As a work around, I found that I could use named routes instead of relying on ASP.NET MVC to resolve the routes using the controller and action names. So I ended up with the following code:

[RoutePrefix("incidents")]
public sealed class IncidentsController : Controller
{    
    [HttpGet, Route("action/{id:int?}/{error?}", Name = "IncidentsGetAction")]
    public async Task<ActionResult> Action(int? id, string error = null)

    [HttpPost, Route("action", Name = "IncidentsPostActionAccept"), ActionName("Action"), ValidateAntiForgeryToken]
    [MultipleButton(Name = "action", Argument = "Accept")]
    public async Task<ActionResult> ActionAccept(IncidentActionViewModel incident)

    [HttpPost, Route("action", Name = "IncidentsPostActionReject"), ActionName("Action"), ValidateAntiForgeryToken]
    [MultipleButton(Name = "action", Argument = "Reject")]
    public async Task<ActionResult> ActionReject(IncidentActionViewModel incident)
}

// Generate a URL
@Url.RouteUrl("IncidentsGetAction", new { id = 10 })
// Generate a link to a URL
@Html.RouteLink("Link Text", "IncidentsGetAction", new { id = 10 })
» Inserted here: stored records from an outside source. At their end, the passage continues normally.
--- config.mk ---
export PLATFORM = sky130hd
export DESIGN_NAME = pav_cell
export DESIGN_NICKNAME = d
export VERILOG_FILES = /design/src/rtl/pav_pkg.sv /design/src/rtl/pav_cell.sv
export SDC_FILE = /design/constraint.sdc
export NUM_CORES = 1
export LEC_CHECK = 0
export BUFFER_PORTS_ARGS = -buffer_cell sky130_fd_sc_hd__buf_2
export CORE_ASPECT_RATIO = 0.9
export CORE_MARGIN = 2
export CORE_UTILIZATION = 30
export CTS_BUF_LIST = sky130_fd_sc_hd__clkbuf_2
export DETAILED_ROUTE_END_ITERATION = 8
export SYNTH_ARGS = -nofsm -noshare
export SYNTH_HDL_FRONTEND = slang
export SYNTH_SLANG_ARGS = --single-unit
export TNS_END_PERCENT = 10
--- constraint.sdc ---
create_clock -name clk -period 6.18 [get_ports clk]
set_input_delay 0 -clock clk [delete_from_list [all_inputs] [get_ports clk]]
set_output_delay 0 -clock clk [all_outputs]
set_load 0.02 [all_outputs]
--- src/rtl/pav_pkg.sv ---
`timescale 1ns / 1ps
// ----------------------------------------------------------------------------
// pav_pkg: shared types and constants for the principal axis vector rotator
// Working formats, lane record handed along the CORDIC row, arctangent table
// and the gain constant.
// ----------------------------------------------------------------------------
package pav_pkg;

  // Working width of the rotated pair: 32 fraction bits, headroom for the
  // CORDIC growth of a full-scale Q16.16 input.
  localparam int WORK_W = 50;
  // Angle accumulator, units of pi / 2^31, with guard bits.
  localparam int Z_W    = 34;
  localparam int PROD_W = 64;
  localparam int MAX_STAGES = 24;

  typedef enum logic [1:0] {
    AXIS_X   = 2'd0,
    AXIS_Y   = 2'd1,
    AXIS_Z   = 2'd2,
    AXIS_BAD = 2'd3
  } axis_t;

  // Record carried through each CORDIC cell.
  typedef struct packed {
    logic signed [WORK_W-1:0] a;
    logic signed [WORK_W-1:0] b;
    logic signed [Z_W-1:0]    z;
    logic signed [31:0]       pass;
    axis_t                    axis;
  } lane_t;

  // round(atan(2^-i) * 2^31 / pi)
  localparam logic [29:0] ATAN_TAB [MAX_STAGES] = '{
    30'h20000000, 30'h12E4051E, 30'h09FB385B, 30'h051111D4, 30'h028B0D43,
    30'h0145D7E1, 30'h00A2F61E, 30'h00517C55, 30'h0028BE53, 30'h00145F2F,
    30'h000A2F98, 30'h000517CC, 30'h00028BE6, 30'h000145F3, 30'h0000A2FA,
    30'h0000517D, 30'h000028BE, 30'h0000145F, 30'h00000A30, 30'h00000518,
    30'h0000028C, 30'h00000146, 30'h000000A3, 30'h00000051
  };

  // Stage count clamped to at least 8 and at most the table size.
  function automatic int clamp_stages(int n);
    int r;
    r = n;
    if (r < 8) r = 8;
    if (r > MAX_STAGES) r = MAX_STAGES;
    return r;
  endfunction

  // Inverse CORDIC gain in Q1.31 for n stages.
  function automatic logic signed [31:0] cordic_gain(int n);
    longint num;
    longint k;
    num = 64'sd869377166 + (64'sd1 <<< (2 * n - 1));
    k   = 64'sd1304065748 + (num >>> (2 * n));
    return k[31:0];
  endfunction

endpackage

--- src/rtl/pav_cell.sv ---
`timescale 1ns / 1ps
// ----------------------------------------------------------------------------
// pav_cell: one CORDIC micro-rotation
// Rotates the pair by +-atan(2^-IDX) toward zero residual angle, passes
// bad-axis lanes unchanged and registers the result for the next cell.
// ----------------------------------------------------------------------------
module pav_cell #(
  parameter int IDX = 0
) (
  input  logic           clk,
  input  logic           rst,
  input  logic           up_valid,
  output logic           up_ready,
  input  pav_pkg::lane_t up_lane,
  output logic           dn_valid,
  input  logic           dn_ready,
  output pav_pkg::lane_t dn_lane
);
  import pav_pkg::*;

  localparam logic signed [Z_W-1:0] STEP = Z_W'(ATAN_TAB[IDX]);

  logic signed [WORK_W-1:0] da;
  logic signed [WORK_W-1:0] db;
  lane_t                    lane_next;

  assign da = up_lane.b >>> IDX;
  assign db = up_lane.a >>> IDX;

  always_comb begin
    lane_next = up_lane;
    if (up_lane.axis != AXIS_BAD) begin
      if (!up_lane.z[Z_W-1]) begin
        lane_next.a = up_lane.a - da;
        lane_next.b = up_lane.b + db;
        lane_next.z = up_lane.z - STEP;
      end else begin
        lane_next.a = up_lane.a + da;
        lane_next.b = up_lane.b - db;
        lane_next.z = up_lane.z + STEP;
      end
    end
  end

  assign up_ready = !dn_valid || dn_ready;

  always_ff @(posedge clk) begin
    if (rst) begin
      dn_valid <= 1'b0;
    end else if (up_ready) begin
      dn_valid <= up_valid;
    end
    if (up_ready && up_valid) begin
      dn_lane <= lane_next;
    end
  end

endmodule

==> results.txt <==
Outcome - complete, no violations
Vias in the first global route - 17398
TNS Setup - 0 ns
Worst R2R End - dn_lane[97]
WHS Path Cells - 4
Starting Density - 0.303
Startpoint Class - primary input
Count leader, synth - a21oi_1
Layout Skew - 0.0694 ns
Post-synth EDFFs - 168
Cell variety after synth - 85
Ratio of cells with drive above 1 in the final layout - 0.162
Post-DRT Antenna Nets - 0
Combinational cell fraction of total power - 0.467
Worst reg2reg path startpoint - dn_valid
FP Rows - 79
Total CTS buffers - 17
Setup CP Type - in2reg
CTS tree - built
RSZ-0062 raised after global routing - no
DR iter-0 viols - 1415
Predominant post-synthesis flop cell - edfxtp_1
H-tree depth - 4
Worst rel slew slack - 0.298
Post-Syn Instances - 1885
# DRC - 0
P&R area growth vs syn - 43.6%
Post-CTS Hold Buffers - 430
HPWL Detailed - 49500 µm
Final net count - 2915
Total Routing Usage GR - 0.246
Synth Area per Inst - 8.31 µm²
Period utilization - 0.771
Mapped Area - 0.0157 mm²
IO Port Bufs - 341
Switching Power - 1.62 mW
Worst Setup End Kind - flop
Async S/R FF share, synth - 0
First-pass GRT wire length - 103000 µm
Mapped Nets - 2211
Via count - 17537
Share of the synthesized area in the top cell type - 0.322
Clk Latency, worst-skew pair - 1.04 ns
Worst slack, placed - 2.18 ns
Pre-antenna DRT Iters - 5
Clock sinks - 169
Post-synth top cells - a21oi_1 (264), nor2_1 (186), edfxtp_1 (168)
Pwr dens - 179 mW/mm²
Final setup vio count - 0
Setup Buffers After CTS - 0
Gr ovfl total - 0
FF+latch area - 0.00506 mm²
Crit path DAT - 5.68 ns
Leakage - 9.54 nW
CP Data Required Time - 7.10 ns
Largest net degree at the start of global routing - 74
Height of the chip - 221 µm
Multi-input gate area - 0.00959 mm²
Slew Limit Fails - 0
Ports - 342
Die footprint - 0.0541 mm²
Register area share after synthesis - 0.323
Fin crit period - 4.76 ns
Final setup margin - 1.42 ns
Yosys warning total - 0
Hold Fails Final Rpt - 0
Clk root buf - clkbuf_2
Hold Path Origin - up_lane[156]
Routed wire per std cell - 20.6 µm
Post-DR vias/cell - 5.33
Int Pwr - 2.41 mW
Placeable Area - 0.0517 mm²
Clk network pwr share - 0.173
Switching part of the total - 0.403
Sequential Power Share - 0.360
WL final - 68000 µm
# fillers - 5138
Post-cts resize count - 0
Synthesized flop and latch total - 169
CTS Buffer Depth - 2
Worst vdd ir - 0.113 mV
Die Width - 245 µm
Max FO, Critical Path - 15
Area leader, netlist - edfxtp_1
Hold Crit Class - in2reg
RD Place Congestion - 0.947
R2R Setup Slk - 4.30 ns
Worst-Margin Slew - 1.05 ns
Clk slew on worst S/H paths - 0.29 ns
Design Area, Final - 0.0225 mm²
Max cap viols - 0
Synth area leaders - edfxtp_1 (32%), ha_1 (12%), a21oi_1 (8.4%)
Worst Setup SP - up_lane[87]
Peak Freq - 210 MHz
Initial antenna violation count - 4
Reg2Reg Depth - 3
WHS Endpoint - dn_lane[156]
Post-DP Area - 0.0179 mm²
layout make-up:
type,count,area share
inverters,166,0.0278
multi-input cells,1455,0.426
well taps,688,0.0383
clock buffers,19,0.00423
diodes,3,0.000334
repair buffers,780,0.271
clock inverters,13,0.00706
flip-flops and latches,169,0.225
routing by layer:
| layer | GRT usage | wire length (µm) |
|---|---|---|
| met3 | 0.0371 | 4460 |
| met2 | 0.402 | 31500 |
| met4 | 0.0625 | 1240 |
| met1 | 0.338 | 30700 |
| met5 | 0 | 0 |
registers in the layout, indices dropped and copies added, names as in the netlist:
register  count
dn_valid      1
dn_lane     168
through the flow:
stage / util / std cells / hold slack, ns / power, mW
2_1_floorplan: - / 1885 / 0.0691 / 2.47
3_3_place_gp: 0.347 / 2828 / 0.156 / 2.99
3_5_place_dp: 0.347 / 2828 / 0.158 / 2.99
4_1_cts: 0.435 / 3290 / 0.0119 / 4.04
5_1_grt: 0.435 / 3293 / 0.121 / 4.26
6_report: 0.435 / 3293 / 0.174 / 4.03
cell usage in the layout (no fill, tap or decap), drive strengths merged, types with 10 or more instances in the layout:
cell and n:
o21bai 49, nor2 186, or3 12, and2 13
ha 150, dlygate4sd3 429, buf 351, clkbuf 19
o21ai 146, nand4 20, a2111oi 10, xnor2 75
nor2b 18, nor3 41, a21o 29, o21a 20
o211ai 28, nand2 128, nor4 16, nand3 28
edfxtp 168, inv 168, a211oi 17, a31oi 23
nand2b 14, o31ai 22, a21boi 11, a21oi 265
mux2i 15
worst max-delay path by stage:
| stage | end | slack [ns] | cells after the start |
|---|---|---|---|
| 3_5_place_dp | dn_lane[108] | 2.18 | 13 |
| 4_1_cts | dn_lane[158] | 1.77 | 16 |
| 2_1_floorplan | dn_lane[0] | 1.14 | 2 |
| 3_3_place_gp | dn_lane[113] | 2.21 | 13 |
| 5_1_grt | dn_lane[158] | 1.35 | 16 |
| 6_report | dn_lane[158] | 1.42 | 16 |
worst max-delay path: stages:
cell and delay [ns]:
dlygate4sd3_1 0.54, buf_2 0.13, dlygate4sd3_1 0.56, inv_1 0.06, ha_1 0.58, inv_1 0.14, a21oi_1 0.24, o31ai_1 0.13
o21ai_0 0.46, nor4b_1 0.82, a21oi_1 0.31, o211ai_1 0.34, a41oi_1 0.15, dlygate4sd3_1 0.60, nand2_1 0.07, dlygate4sd3_1 0.54
power groups by stage:
stage               Sequential, mW  Clock (mW)  Combinational, mW
floorplan                     1.62           0              0.854
detailed placement            1.48           0               1.52
finish                        1.45       0.697               1.88
global route                  1.46       0.766               2.03
CTS                           1.45       0.741               1.85
global placement              1.48           0               1.52
kinds of logic (layout without fill, tap and decap cells):
| group | count (synthesis) | after routing | share of synthesized area |
|---|---|---|---|
| AOI/OAI and AO/OA | 695 | 695 | 0.280 |
| xor gates and xnor gates | 76 | 76 | 0.0425 |
| adders and majority gates | 154 | 154 | 0.125 |
| buffers and inverters | 261 | 978 | 0.0652 |
| DFF | 169 | 169 | 0.323 |
| muxes | 17 | 17 | 0.0110 |
| other | 0 | 3 | 0 |
| and+or+nand+nor | 513 | 513 | 0.153 |
(Power assumes the default switching activity.)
This approach has better performance as, MVC does not have to resolve the URL, it can go to it directly. It is also easier to understand and reduces the chances of bugs arising as you are being explicit about the route you want to use.

I personally have gone as far as converting all my routes to named routes and have abandoned using controller and action resolved routing. It would still be interesting to see why the above problem occurs.